具有5个八肽重复序列的遗传性克雅氏病表现为额颞叶痴呆。
Genetic Creutzfeldt‒Jakob disease with 5-octapeptide repeats presented as frontotemporal dementia.
作者信息
Hamada Shinsuke, Takahashi-Iwata Ikuko, Satoh Katsuya, Kitamoto Tetsuyuki, Mizusawa Hidehiro, Moriwaka Fumio, Yabe Ichiro
机构信息
Department of Neurology, Faculty of Medicine and Graduate School of Medicine, Hokkaido University, Sapporo, Japan.

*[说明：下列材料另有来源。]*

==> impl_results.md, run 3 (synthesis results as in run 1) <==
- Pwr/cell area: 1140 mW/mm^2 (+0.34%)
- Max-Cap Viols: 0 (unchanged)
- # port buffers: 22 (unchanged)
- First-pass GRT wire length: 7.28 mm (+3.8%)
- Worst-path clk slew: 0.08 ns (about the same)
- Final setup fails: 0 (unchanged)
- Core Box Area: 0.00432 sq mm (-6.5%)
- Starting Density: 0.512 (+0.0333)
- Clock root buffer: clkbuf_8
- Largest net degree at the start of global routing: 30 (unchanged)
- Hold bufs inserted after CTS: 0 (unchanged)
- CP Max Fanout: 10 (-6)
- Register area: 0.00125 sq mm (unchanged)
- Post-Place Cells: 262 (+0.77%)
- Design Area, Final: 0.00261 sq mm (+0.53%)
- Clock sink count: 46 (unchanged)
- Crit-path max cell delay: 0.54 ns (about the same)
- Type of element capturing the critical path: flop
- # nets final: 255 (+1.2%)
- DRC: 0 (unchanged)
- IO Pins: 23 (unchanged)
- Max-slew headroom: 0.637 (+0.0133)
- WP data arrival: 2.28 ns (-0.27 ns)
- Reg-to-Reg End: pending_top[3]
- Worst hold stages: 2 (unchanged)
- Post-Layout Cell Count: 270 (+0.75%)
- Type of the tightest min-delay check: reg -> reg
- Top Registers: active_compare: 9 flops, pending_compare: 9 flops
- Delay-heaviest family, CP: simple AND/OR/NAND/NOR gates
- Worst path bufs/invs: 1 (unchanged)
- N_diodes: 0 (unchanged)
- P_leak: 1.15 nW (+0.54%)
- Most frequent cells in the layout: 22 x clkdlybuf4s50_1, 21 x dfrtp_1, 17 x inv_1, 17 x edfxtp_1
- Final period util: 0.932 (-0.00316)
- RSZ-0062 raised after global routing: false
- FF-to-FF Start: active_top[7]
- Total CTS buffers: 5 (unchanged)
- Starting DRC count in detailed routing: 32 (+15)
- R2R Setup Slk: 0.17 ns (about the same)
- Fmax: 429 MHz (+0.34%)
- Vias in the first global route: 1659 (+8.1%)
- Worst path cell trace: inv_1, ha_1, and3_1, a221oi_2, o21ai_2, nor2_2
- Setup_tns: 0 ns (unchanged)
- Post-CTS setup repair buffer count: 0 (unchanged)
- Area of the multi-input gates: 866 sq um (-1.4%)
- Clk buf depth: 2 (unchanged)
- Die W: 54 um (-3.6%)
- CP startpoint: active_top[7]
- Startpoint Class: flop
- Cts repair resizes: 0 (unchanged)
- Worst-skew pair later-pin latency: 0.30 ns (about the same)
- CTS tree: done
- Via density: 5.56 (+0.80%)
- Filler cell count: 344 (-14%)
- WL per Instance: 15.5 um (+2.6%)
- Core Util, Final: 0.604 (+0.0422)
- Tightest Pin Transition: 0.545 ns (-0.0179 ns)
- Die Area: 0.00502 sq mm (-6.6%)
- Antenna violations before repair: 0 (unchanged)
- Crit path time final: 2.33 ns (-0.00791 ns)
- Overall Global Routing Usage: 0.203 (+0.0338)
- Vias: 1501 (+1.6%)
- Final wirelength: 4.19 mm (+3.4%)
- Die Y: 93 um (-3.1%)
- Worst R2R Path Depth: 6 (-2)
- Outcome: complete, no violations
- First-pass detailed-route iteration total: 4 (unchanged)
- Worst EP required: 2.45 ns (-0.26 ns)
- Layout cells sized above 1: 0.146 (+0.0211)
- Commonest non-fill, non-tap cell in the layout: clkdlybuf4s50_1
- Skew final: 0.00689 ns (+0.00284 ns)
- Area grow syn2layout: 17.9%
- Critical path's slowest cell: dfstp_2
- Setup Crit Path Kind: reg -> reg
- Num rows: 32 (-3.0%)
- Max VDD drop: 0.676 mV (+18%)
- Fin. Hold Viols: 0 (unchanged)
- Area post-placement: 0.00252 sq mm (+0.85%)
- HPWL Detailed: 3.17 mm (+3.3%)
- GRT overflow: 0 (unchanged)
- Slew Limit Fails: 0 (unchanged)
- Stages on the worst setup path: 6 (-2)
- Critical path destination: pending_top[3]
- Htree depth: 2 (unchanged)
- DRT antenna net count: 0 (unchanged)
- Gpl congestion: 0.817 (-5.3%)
<file path="src/rtl/rs_bank_arbiter_pkg.sv">
// rs_bank_arbiter_pkg: FSM state encoding and operation codes shared by the RS bank arbiter.
package rs_bank_arbiter_pkg;
  typedef enum logic [1:0] {
    IDLE  = 2'd0,
    DRIVE = 2'd1,
    CHECK = 2'd2,
    DONE  = 2'd3
  } state_e;
  localparam logic OP_SET = 1'b1;
  localparam logic OP_CLR = 1'b0;
endpackage

</file>
<file path="src/rtl/rs_bank_arbiter_rr_arbiter.sv">
// rr_arbiter: combinational round-robin pick; lowest requester at or after the pointer wins.
module rr_arbiter #(
  parameter int NREQ = 2,
  parameter int PW   = 1
) (
  input  logic [NREQ-1:0] req_i,
  input  logic [PW-1:0]   ptr_i,
  output logic [NREQ-1:0] gnt_o,
  output logic [PW-1:0]   gidx_o,
  output logic            valid_o
);
  always_comb begin
    gidx_o = '0;
    // Walk from the farthest offset down so the nearest requester is assigned last.
    for (int i = NREQ - 1; i >= 0; i--)
      if (req_i[(int'(ptr_i) + i) % NREQ]) gidx_o = PW'((int'(ptr_i) + i) % NREQ);
    valid_o = |req_i;
    gnt_o   = valid_o ? NREQ'(1) << gidx_o : '0;
  end
endmodule

</file>
<file path="src/rtl/rs_bank_arbiter.sv">
// rs_bank_arbiter: serialises set/clear requests onto an RS flip-flop bank, never driving R=S=1,
// and confirms each operation through the bank's Q readback before acknowledging.
module rs_bank_arbiter
  import rs_bank_arbiter_pkg::*;
#(
  parameter int NREQ  = 2,
  parameter int NBITS = 8,
  parameter int IDXW  = 3
) (
  input  logic                 C,
  input  logic                 NCLR,
  input  logic [NREQ-1:0]      REQ,
  input  logic [NREQ-1:0]      OP,
  input  logic [NREQ*IDXW-1:0] IDX,
  input  logic [NBITS-1:0]     Q,
  output logic [NBITS-1:0]     R,
  output logic [NBITS-1:0]     S,
  output logic [NREQ-1:0]      ACK,
  output logic                 BUSY,
  output logic                 ERR
);
  localparam int PW = NREQ > 1 ? $clog2(NREQ) : 1;

  state_e            state_q, state_d;
  logic [PW-1:0]     ptr_q, ptr_d, gnt_q, gnt_d;
  logic              op_q, op_d;
  logic [IDXW-1:0]   idx_q, idx_d;
  logic [NBITS-1:0]  r_q, r_d, s_q, s_d;
  logic [NREQ-1:0]   ack_q, ack_d;
  logic              busy_q, err_q, err_d;
  logic [NREQ-1:0]   arb_gnt;
  logic [PW-1:0]     arb_idx;
  logic              arb_valid;
  logic              req_op;
  logic [IDXW-1:0]   req_idx;
  logic [NBITS-1:0]  req_sel, cur_sel;
  logic              cur_ok, mismatch;

  rr_arbiter #(.NREQ(NREQ), .PW(PW)) u_rr (
    .req_i  (REQ),
    .ptr_i  (ptr_q),
    .gnt_o  (arb_gnt),
    .gidx_o (arb_idx),
    .valid_o(arb_valid)
  );

  assign req_op   = |(OP & arb_gnt);
  assign req_idx  = IDX[32'(arb_idx)*IDXW +: IDXW];
  // An out-of-range index shifts the single 1 off the top, so no line is driven.
  assign req_sel  = NBITS'(1) << req_idx;
  assign cur_sel  = NBITS'(1) << idx_q;
  assign cur_ok   = 32'(idx_q) < NBITS;
  assign mismatch = !cur_ok || ((|(Q & cur_sel)) != op_q);

  always_comb begin
    state_d = state_q;
    ptr_d   = ptr_q;
    gnt_d   = gnt_q;
    op_d    = op_q;
    idx_d   = idx_q;
    r_d     = '0;
    s_d     = '0;
    ack_d   = '0;
    err_d   = err_q;
    case (state_q)
      IDLE: if (arb_valid) begin
        state_d = DRIVE;
        gnt_d   = arb_idx;
        op_d    = req_op;
        idx_d   = req_idx;
        r_d     = req_op == OP_CLR ? req_sel : '0;
        s_d     = req_op == OP_SET ? req_sel : '0;
      end
      DRIVE: state_d = CHECK;
      CHECK: begin
        state_d = DONE;
        ack_d   = NREQ'(1) << gnt_q;
        err_d   = err_q | mismatch;
      end
      DONE: begin
        state_d = IDLE;
        ptr_d   = 32'(gnt_q) == NREQ - 1 ? '0 : gnt_q + PW'(1);
      end
      default: state_d = IDLE;
    endcase
  end

  always_ff @(posedge C or negedge NCLR) begin
    if (!NCLR) begin
      state_q <= IDLE;
      ptr_q   <= '0;
      gnt_q   <= '0;
      op_q    <= 1'b0;
      idx_q   <= '0;
      r_q     <= '0;
      s_q     <= '0;
      ack_q   <= '0;
      busy_q  <= 1'b0;
      err_q   <= 1'b0;
    end else begin
      state_q <= state_d;
      ptr_q   <= ptr_d;
      gnt_q   <= gnt_d;
      op_q    <= op_d;
      idx_q   <= idx_d;
      r_q     <= r_d;
      s_q     <= s_d;
      ack_q   <= ack_d;
      busy_q  <= state_d != IDLE;
      err_q   <= err_d;
    end
  end

  assign R    = r_q;
  assign S    = s_q;
  assign ACK  = ack_q;
  assign BUSY = busy_q;
  assign ERR  = err_q;
endmodule

</file>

Hokkaido Neurology Hospital, Sapporo, Japan.
出版信息
Hum Genome Var. 2023 Mar 29;10(1):10. doi: 10.1038/s41439-023-00237-w.
The N-terminus of the PRNP gene normally contains a 5-octapeptide repeat (R1-R2-R2-R3-R4), and insertions at this locus can cause hereditary prion diseases. In the present study, we found a 5-octapeptide repeat insertion (5-OPRI) in a sibling case of frontotemporal dementia. Consistent with previous literature, 5-OPRI rarely met the diagnostic criteria for Creutzfeldt‒Jakob disease (CJD). We propose 5-OPRI as a suspected causative mutation for early-onset dementia, especially the frontotemporal type.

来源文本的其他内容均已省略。